WHAT IS EXPECTED | Your answer should be the lines below from the one holding "finalWeightedCongestion: 0.931" through the one holding "nand3b_1: 7", copied exactly and with nothing else.

[MATERIAL PROVIDED Boundary: Start]

<file path="src/rtl/fir_serial_sched.sv">
// Serial symmetric FIR: one shared pre-add/multiply per cycle over HALF pairs.
// Define FIR_SKID_EN to add a one-entry input skid register.
module fir_serial_sched #(
   parameter int DW   = 12,
   parameter int CW   = 12,
   parameter int TAPS = 16,
   parameter int OW   = 29
) (
   input  logic                        clk,
   input  logic                        rst,
   input  logic                        xin_en,
   input  logic [DW-1:0]               xin,
   output logic                        xin_ready,
   input  logic                        cfg_we,
   input  logic [$clog2(TAPS/2)-1:0]   cfg_addr,
   input  logic [CW-1:0]               cfg_data,
   output logic                        cfg_err,
   output logic                        busy,
   output logic                        overrun,
   output logic                        yout_valid,
   output logic [OW-1:0]               yout
);
   localparam int HALF = TAPS / 2;
   localparam int AW   = $clog2(HALF);
   localparam int PW   = $clog2(TAPS);
   localparam int SW   = DW + 1;
   localparam int MW   = SW + CW;

   typedef enum logic [1:0] {S_IDLE, S_RUN, S_DRAIN, S_DONE} state_t;

   function automatic logic [CW-1:0] f_coe_init(input int i);
      case (i)
         0:       return CW'(11);
         1:       return CW'(31);
         2:       return CW'(63);
         3:       return CW'(104);
         4:       return CW'(152);
         5:       return CW'(198);
         6:       return CW'(235);
         7:       return CW'(255);
         default: return '0;
      endcase
   endfunction

   state_t          r_state, w_next;
   logic [DW-1:0]   r_buf [TAPS];
   logic [CW-1:0]   r_coe [HALF];
   logic [PW-1:0]   r_wp, r_base;
   logic [AW-1:0]   r_k;
   logic            r_dcnt;
   logic [SW-1:0]   r_p;
   logic [CW-1:0]   r_c;
   logic [MW-1:0]   r_m;
   logic            r_pv, r_mv;
   logic [OW-1:0]   r_acc, r_yout;
   logic            r_yv, r_ovr, r_cerr;

   logic            w_open, w_launch, w_ready, w_drop;
   logic [DW-1:0]   w_ldata;
   logic [PW-1:0]   w_ia, w_ib;
   logic [SW-1:0]   w_psum;
   logic [MW-1:0]   w_prod;

   assign w_open = (r_state == S_IDLE) || (r_state == S_DONE);

`ifdef FIR_SKID_EN
   logic            r_skid_full;
   logic [DW-1:0]   r_skid;

   assign w_launch = w_open && (r_skid_full || xin_en);
   assign w_ldata  = r_skid_full ? r_skid : xin;
   assign w_ready  = w_open || !r_skid_full;
   assign w_drop   = xin_en && r_skid_full && (r_state != S_DONE);

   // A held sample always launches before a newly arriving one.
   always_ff @(posedge clk) begin
      if (rst) begin
         r_skid_full <= 1'b0;
         r_skid      <= '0;
      end else if (w_open) begin
         if (r_skid_full) begin
            r_skid_full <= xin_en;
            if (xin_en) r_skid <= xin;
         end
      end else if (xin_en && !r_skid_full) begin
         r_skid      <= xin;
         r_skid_full <= 1'b1;
      end
   end
`else
   assign w_launch = xin_en && w_open;
   assign w_ldata  = xin;
   assign w_ready  = w_open;
   assign w_drop   = xin_en && !w_open;
`endif

   // Pair k folds the k-th newest sample with its mirror tap.
   assign w_ia   = r_base - PW'(r_k);
   assign w_ib   = r_base + PW'(r_k) + PW'(1);
   assign w_psum = {1'b0, r_buf[w_ia]} + {1'b0, r_buf[w_ib]};
   assign w_prod = {{CW{1'b0}}, r_p} * {{SW{1'b0}}, r_c};

   always_comb begin
      w_next = r_state;
      unique case (r_state)
         S_IDLE:  if (w_launch) w_next = S_RUN;
         S_RUN:   if (r_k == AW'(HALF - 1)) w_next = S_DRAIN;
         S_DRAIN: if (r_dcnt) w_next = S_DONE;
         S_DONE:  w_next = w_launch ? S_RUN : S_IDLE;
         default: w_next = S_IDLE;
      endcase
   end

   always_ff @(posedge clk) begin
      if (rst) begin
         r_state <= S_IDLE;
         for (int i = 0; i < TAPS; i++) r_buf[i] <= '0;
         for (int i = 0; i < HALF; i++) r_coe[i] <= f_coe_init(i);
         r_wp    <= '0;
         r_base  <= '0;
         r_k     <= '0;
         r_dcnt  <= 1'b0;
         r_p     <= '0;
         r_c     <= '0;
         r_m     <= '0;
         r_pv    <= 1'b0;
         r_mv    <= 1'b0;
         r_acc   <= '0;
         r_yout  <= '0;
         r_yv    <= 1'b0;
         r_ovr   <= 1'b0;
         r_cerr  <= 1'b0;
      end else begin
         r_state <= w_next;
         r_ovr   <= w_drop;
         r_cerr  <= cfg_we && (r_state != S_IDLE);
         if (cfg_we && (r_state == S_IDLE)) r_coe[cfg_addr] <= cfg_data;
         if (w_launch) begin
            r_buf[r_wp] <= w_ldata;
            r_base      <= r_wp;
            r_wp        <= r_wp + PW'(1);
            r_acc       <= '0;
            r_k         <= '0;
         end else begin
            if (r_state == S_RUN) r_k <= r_k + AW'(1);
            if (r_mv) r_acc <= r_acc + OW'(r_m);
         end
         r_dcnt <= (r_state == S_DRAIN) ? !r_dcnt : 1'b0;
         r_pv   <= (r_state == S_RUN);
         r_mv   <= r_pv;
         if (r_state == S_RUN) begin
            r_p <= w_psum;
            r_c <= r_coe[r_k];
         end
         if (r_pv) r_m <= w_prod;
         r_yv <= (r_state == S_DONE);
         if (r_state == S_DONE) r_yout <= r_acc;
      end
   end

   assign xin_ready  = w_ready;
   assign busy       = (r_state != S_IDLE);
   assign overrun    = r_ovr;
   assign cfg_err    = r_cerr;
   assign yout_valid = r_yv;
   assign yout       = r_yout;
endmodule

</file>
<file path="config.mk">
export PLATFORM = sky130hd
export DESIGN_NAME = fir_serial_sched
export DESIGN_NICKNAME = d
export VERILOG_FILES = /design/src/rtl/fir_serial_sched.sv
export SDC_FILE = /design/constraint.sdc
export NUM_CORES = 1
export LEC_CHECK = 0
export BUFFER_PORTS_ARGS = -buffer_cell sky130_fd_sc_hd__buf_2
export CAP_MARGIN = 20
export CORE_MARGIN = 5
export CORE_UTILIZATION = 35
export DETAILED_ROUTE_END_ITERATION = 12
export GPL_TIMING_DRIVEN = 0
export MAX_ROUTING_LAYER = met4
export PLACE_DENSITY = 0.57
export RECOVER_POWER = 50
export SKIP_LAST_GASP = 1
export SYNTH_ARGS = -nofsm -noshare
export SYNTH_HDL_FRONTEND = slang
export SYNTH_SLANG_ARGS = --single-unit
</file>
<file path="constraint.sdc">
create_clock -name clk -period 6.83 [get_ports clk]
set_input_delay 1.366 -clock clk [delete_from_list [all_inputs] [get_ports clk]]
set_output_delay 1.366 -clock clk [all_outputs]
set_load 0.01 [all_outputs]
</file>
# After elaboration in Yosys (flattened, before gate mapping)
# Memories as Yosys holds them, arrays and structs flattened. A register that Yosys moved wholly into a read port is not among the register bits.
# Index checks and enable logic that the tools add are counted.
classes:
  addsub: 7
  mul: 1
  n_div: 0
  magnitude_cmp: 0
  n_eq_ne: 7
  shift: 0
  n_mux: 27
  n_bitwise: 1
  reduce_logical: 14
ops:
  columns: ["op", "count"]
  rows:
  - ["12-bit 2-to-1 mux", 10]
  - ["29-bit by 25-bit adder with 29-bit output", 1]
  - ["13-bit by 12-bit multiplier with 25-bit output", 1]
  - ["12-bit OR reduction", 2]
  - ["12-bit by 12-bit adder with 13-bit output", 1]
  - ["1-bit 2-to-1 mux", 11]
  - ["4-bit by 1-bit adder with 4-bit output, second input constant", 2]
  - ["2-bit one-hot mux with 4 select lines", 1]
  - ["2-bit 2-to-1 mux", 3]
  - ["2-bit inequality test, second input constant", 3]
  - ["4-bit by 3-bit adder with 4-bit output", 1]
  - ["2-bit equality test, second input constant", 2]
  - ["1-bit logical AND", 4]
  - ["4-bit 2-to-1 mux", 1]
  - ["2-bit OR reduction", 2]
  - ["4-bit by 3-bit subtractor with 4-bit output", 1]
  - ["3-bit by 1-bit adder with 3-bit output, second input constant", 1]
  - ["3-bit equality test, second input constant", 1]
  - ["3-bit 2-to-1 mux", 1]
  - ["3-bit AND reduction", 1]
  - ["2-bit by 1-bit equality test with 1-bit output, second input constant", 1]
  - ["1-bit zero test", 2]
  - ["2-bit zero test", 1]
  - ["2-bit nonzero test", 1]
  - ["2 further kinds", 2]
word_totals:
  register_bits: 115
  latch_bits: 0
  mem_bits_rw: 288
  mem_bits_ro: 0
  output_inout_bits: 34
  wordCells: 73
  mem_count: 2
memory_table:
  columns: ["memory", "depth", "width", "read_ports", "rd_clocked_by_memory_dff", "wr", "line", "source"]
  rows:
  - ["r_buf", 16, 12, 2, 0, 16, "46", "logic [DW-1:0] r_buf [TAPS];"]
  - ["r_coe", 8, 12, 1, 1, 8, "47", "logic [CW-1:0] r_coe [HALF];"]

# Depth between registers and ports, before layout
logic_depth:
  ltp_word: 8
  mapped_depth: 22
  ltp_nobuf: 20

# Worst setup path before layout
# No wires, ideal clock.
synth_timing:
  kind: "reg2reg"
  start: "register r_c[3] (read register of r_coe)"
  end: "register r_m[17]"
  arrival_ns: 5.092
  required_ns: 6.686
  setup_slack_ns: 1.595
  path_stages_with_launch: 21
  synth_period_minus_slack_ns: 5.235
  cell_sequence: "dfxtp_1 clkbuf_1 nand2_1 fa_1 inv_1 fa_1 inv_1 fa_1 inv_1 fa_1 inv_1 fa_1 inv_1 ha_1 a211o_1 o21ai_0 o21a_1 o21ai_0 a31oi_1 mux2i_1 o311ai_0"
synth_via:
  elab_chain_cells: 1
synth_rtl:
  columns: ["element", "line", "source"]
  rows:
  - ["from (decl)", "52", "logic [CW-1:0] r_c;"]
  - ["13-bit by 12-bit multiplier with 25-bit output", "101", "assign w_prod = {{CW{1'b0}}, r_p} * {{SW{1'b0}}, r_c};"]
  - ["to (signal assigned)", "155", "if (r_pv) r_m <= w_prod;"]
  - ["to (decl)", "53", "logic [MW-1:0] r_m;"]
# Every way passes these cells.
# A chain may end at the register's enable or synchronous reset.

# Final worst setup path
layout_timing:
  start: "register r_k[0]"
  end: "register r_p[12]"
layout_via:
  elab_chain_cells: 4
  elab_cells_between_ends: 5
layout_rtl:
  columns: ["element", "line", "source"]
  rows:
  - ["from (decl)", "49", "logic [AW-1:0] r_k;"]
  - ["from (signal assigned)", "145", "if (r_state == S_RUN) r_k <= r_k + AW'(1);"]
  - ["4-bit by 3-bit adder with 4-bit output", "99", "assign w_ib = r_base + PW'(r_k) + PW'(1);"]
  - ["4-bit by 1-bit adder with 4-bit output", "99", null]
  - ["memory 16 x 12 bit (*)", null, null]
  - ["12-bit by 12-bit adder with 13-bit output (*)", "100", "assign w_psum = {1'b0, r_buf[w_ia]} + {1'b0, r_buf[w_ib]};"]
  - ["to (signal assigned)", "152", "r_p <= w_psum;"]
  - ["to (decl)", "51", "logic [SW-1:0] r_p;"]
# Mark *: on every way between the ends. The rest lies on a longest branch, timed or not.

==> results.yml <==
run_status:
  outcome: "finished, final reports clean"
cells_and_area:
  fill_cells: 7084
  final_core_util_pct: 39.8
  multi_input_area_um2: 13700
  drive_above_1_share_pct: 12.1
  final_cells: 3406
  seqCellArea_um2: 11200
  syn2layout_area_growth_pct: 13.3
  nets: 2656
drt:
  num_vias: 18000
  drcViolationCount: 0
  final_antenna_net_count: 0
  wl_per_cell_um: 20.9
  first_iter_violations: 1193
  vias_per_cell: 5.28
  drt-total-wl_um: 71300
  dr.pass1.iters: 5
timing:
  hold_viol_final: 0
  relSlewSlack_pct: 32.7
  worstMarginPinSlew_ns: 1.01
  final.min_clock_period_ns: 6.29
  slew_violations: 0
  fin_crit_sh_pct: 92.0
  setup_ws_ns: 0.543
  timing.fmax_mhz: 159
  fin_worst_skew_ns: 0.0448
  setup_viol: 0
  finalSetupTns_ns: 0
  grt_setup_unrepaired: "no"
pwr:
  fin_total_pwr_mw: 9.74
  p_leak_nw: 11.3
  clock_power_share_pct: 29.6
  p_sw_share_pct: 36.2
  p_seq_share_pct: 31.4
  vdd_drop_max_v: 0.000193
  p_int_mw: 6.21
  power_switching_mw: 3.52
  p_per_area_nw_per_um2: 329
  power_frac_comb_pct: 39.0
synth:
  syn-cell-area_um2: 26100
  synthSimpleGateAreaFrac_pct: 15.6
  synth_area_leader_cell: "edfxtp_1"
  seq_area_frac_synth_pct: 42.9
  synth_mux_area_share_pct: 14.3
  synth_cell_types: 64
  synth_area_per_cell_um2: 11.5
  synth_compound_area_share_pct: 6.28
  synth_top_family_by_area: "simple AND/OR/NAND/NOR gates"
  synth_edf_count: 288
  ys.flop_type: "edfxtp_1"
  synthCells: 2262
  synthArstFlopShare_pct: 0
  synth_top_area_share_pct: 33.1
  ys_warn_count: 0
  ys_seq_elements: 415
  synth_xor_area_share_pct: 1.85
  syn-num-nets: 2523
  synth_area_leaders: "edfxtp_1, mux4_2, dfxtp_1"
  synth_fa_ha_area_share_pct: 14.3
global_routing:
  grt_max_degree: 15
  overflow: 0
  track_usage_pct: 18.0
  grt_pass1_vias: 18800
  grt_pass1_wl_um: 110000
  antenna_found_initial: 1
worst_hold_path:
  min_path_cells: 2
  hold_class: "flip-flop to flip-flop"
clock_network:
  cts.path.max_buffers: 3
  postCtsSetupBuffers: 0
  htree_levels: 2
  cts_hold_buf: 0
  cts_tree: "done"
  cts_sinks: 415
  clkLatencyLatePin_ns: 0.61
  cts-root-buf: "clkbuf_16"
  cts.clk_slew.worst_paths_ns: 0.06
  numCtsBuffers: 48
floorplan:
  dieArea_um2: 80100
  ioPinCount: 65
  rows: 100
  core_area_um2: 74200
  initial_utilization_pct: 35.2
  fp.dieW_um: 283
  die_h_um: 283
place:
  finalWeightedCongestion: 0.931
  pre_cts_ws_ns: 0.384
  portBuffers: 64
  dp_cells: 3313
  hpwl_um: 54500
critical_path:
  critPathKind: "flip-flop to flip-flop"
  cp_data_required_time_ns: 7.28
  start_kind: "flip-flop"
  r2r_cells: 19
  slowest_stage: "clkbuf_1"
  cp_max_fo: 10
  cpLargestDelayFamily: "buffers and inverters"
  cp_slowest_stage_delay_ns: 0.64
  critical_path_buf_inv_count: 6
  end_kind: "flip-flop"
  crit_cells: 19
  path_cells: "buf_2 -> buf_2 -> inv_1 -> ha_1 -> inv_1 -> fa_1 -> clkbuf_1 -> clkbuf_1 -> mux4_2 -> mux4_2 -> ha_1 -> nor2b_1 -> o21ai_0 -> a21boi_0 -> o21ai_0 -> nand2b_1 -> a31o_2 -> a2111oi_0 -> a2111oi_0"
  arrival_ns: 6.73
job:
  maxCapViolCount: 0
cells in the mapped netlist, types with 3 or more instances:
cell / count
a221oi_1: 3
nand3b_1: 7
buf_1: 12
o21ai_1: 3
nand2_1: 178
nand4_1: 5
xnor2_1: 38
o31ai_1: 5
nand4b_1: 3
o21ai_0: 65
a31oi_1: 4
or3_1: 32
a211oi_1: 24
and2_1: 317
o21a_1: 12
o211ai_1: 5
nor2b_1: 25
nand3_1: 17
nor2_1: 142
a311oi_1: 13
a21o_1: 19
edfxtp_1: 288
mux4_2: 132
nand2b_1: 22
a21oi_1: 63
and3_1: 5
buf_2: 13
inv_1: 183
ha_1: 116
clkbuf_1: 115
a21boi_0: 3
mux2i_1: 76
a31o_2: 4
or2_2: 8
xor2_1: 17
dfxtp_1: 127
fa_1: 114
a211o_1: 3
nor3_1: 12
state kept, by name, indices dropped and copies added (netlist names), 2 cells and up:
| register | count |
|---|---|
| r_state | 2 |
| r_wp | 4 |
| r_k | 3 |
| r_buf | 192 |
| yout | 29 |
| r_c | 12 |
| r_acc | 29 |
| r_m | 25 |
| r_p | 13 |
| r_base | 4 |
| r_coe | 96 |
routing by layer:
layer | vias up | global-route usage, % | part of all wire [%] | wire, um
met1 | 9100 | 22.2 | 42 | 29800
met2 | 558 | 30.8 | 50 | 35700
met3 | 144 | 2.27 | 4.4 | 3140
met5 | - | - | 0 | 0
li1 | 8198 | - | - | -
met4 | 0 | 6.42 | 3.8 | 2700
path summary, 6_finish.rpt:
kind / from / to / slack [ns]
setup / recovery: r_k[0] / r_p[12] / 0.54
hold / removal: r_base[0] / r_base[0] / 0.47
setup reg to reg: r_k[0] / r_p[12] / 0.54
hold reg to reg: r_base[0] / r_base[0] / 0.47
power by group through the flow:
stage          registers (mW)  logic [mW]  clock network [mW]
6_report                 3.05        3.80                2.88
5_1_grt                  3.07        4.14                3.03
4_1_cts                  3.05        3.81                2.93
3_5_place_dp             3.10        3.79                   0
3_3_place_gp             3.10        3.74                   0
2_1_floorplan            3.01        2.63                   0
layout make-up:
type / instances / share of cell area (%)
flip-flops and latches: 415 / 37.9
multi-input cells: 1524 / 46.2
well taps: 969 / 4.10
plain buffers: 140 / 1.84
inverters: 183 / 2.32
clock buffers: 60 / 4.46
diodes: 2 / 0.0169
repair buffers: 83 / 1.56
clock inverters: 30 / 1.63
placed cells by master, fill, tap and decap left out, drive strengths merged, types with 6 or more instances in the layout:
cell type,instances
mux2i,76
xnor2,38
and2,318
xor2,17
fa,114
mux4,132
edfxtp,288
nor2b,25
or3,32
inv,186
o211ai,6
bufinv,11
o21a,12
a311oi,14
nand3b,7
nand3,17
nand2b,22
o21ai,68
a21o,19
nor3,12
a211oi,24
or2,8
nor2,142
a21oi,63
dfxtp,127
clkbuf,212
ha,116
nand2,178
clkinv,12
buf,71
repair_timing:
item | 4_1_cts | 5_1_grt
hold endpoints to repair | 0 | 0
setup endpoints to repair | 0 | 1
resized for setup | 0 | 3
kinds of logic (layout without fill, tap and decap cells):
kind of cell	count (synthesis)	in the layout
buffers and inverters	323	496
other	0	2
DFF	415	415
adders and majority gates	230	230
AOI/OAI and AO/OA	250	250
muxes	208	208
xor gates and xnor gates	55	55
and+or+nand+nor	781	781
worst min-delay path, stage by stage (launching register included):
cell	delay [ns]
dfxtp_1	0.31
nand2_1	0.05
a21oi_1	0.06
per-stage QoR:
stage	area (um2)	hold WS, ns
floorplan	26100	0.432
global placement	27600	0.451
global route	29600	0.484
CTS	29600	0.470
detailed placement	27800	0.461
finish	29600	0.468
No activity file was read; power rests on OpenSTA's default activity.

[MATERIAL PROVIDED Boundary: End]

TASK ANSWER |
  finalWeightedCongestion: 0.931
  pre_cts_ws_ns: 0.384
  portBuffers: 64
  dp_cells: 3313
  hpwl_um: 54500
critical_path:
  critPathKind: "flip-flop to flip-flop"
  cp_data_required_time_ns: 7.28
  start_kind: "flip-flop"
  r2r_cells: 19
  slowest_stage: "clkbuf_1"
  cp_max_fo: 10
  cpLargestDelayFamily: "buffers and inverters"
  cp_slowest_stage_delay_ns: 0.64
  critical_path_buf_inv_count: 6
  end_kind: "flip-flop"
  crit_cells: 19
  path_cells: "buf_2 -> buf_2 -> inv_1 -> ha_1 -> inv_1 -> fa_1 -> clkbuf_1 -> clkbuf_1 -> mux4_2 -> mux4_2 -> ha_1 -> nor2b_1 -> o21ai_0 -> a21boi_0 -> o21ai_0 -> nand2b_1 -> a31o_2 -> a2111oi_0 -> a2111oi_0"
  arrival_ns: 6.73
job:
  maxCapViolCount: 0
cells in the mapped netlist, types with 3 or more instances:
cell / count
a221oi_1: 3
nand3b_1: 7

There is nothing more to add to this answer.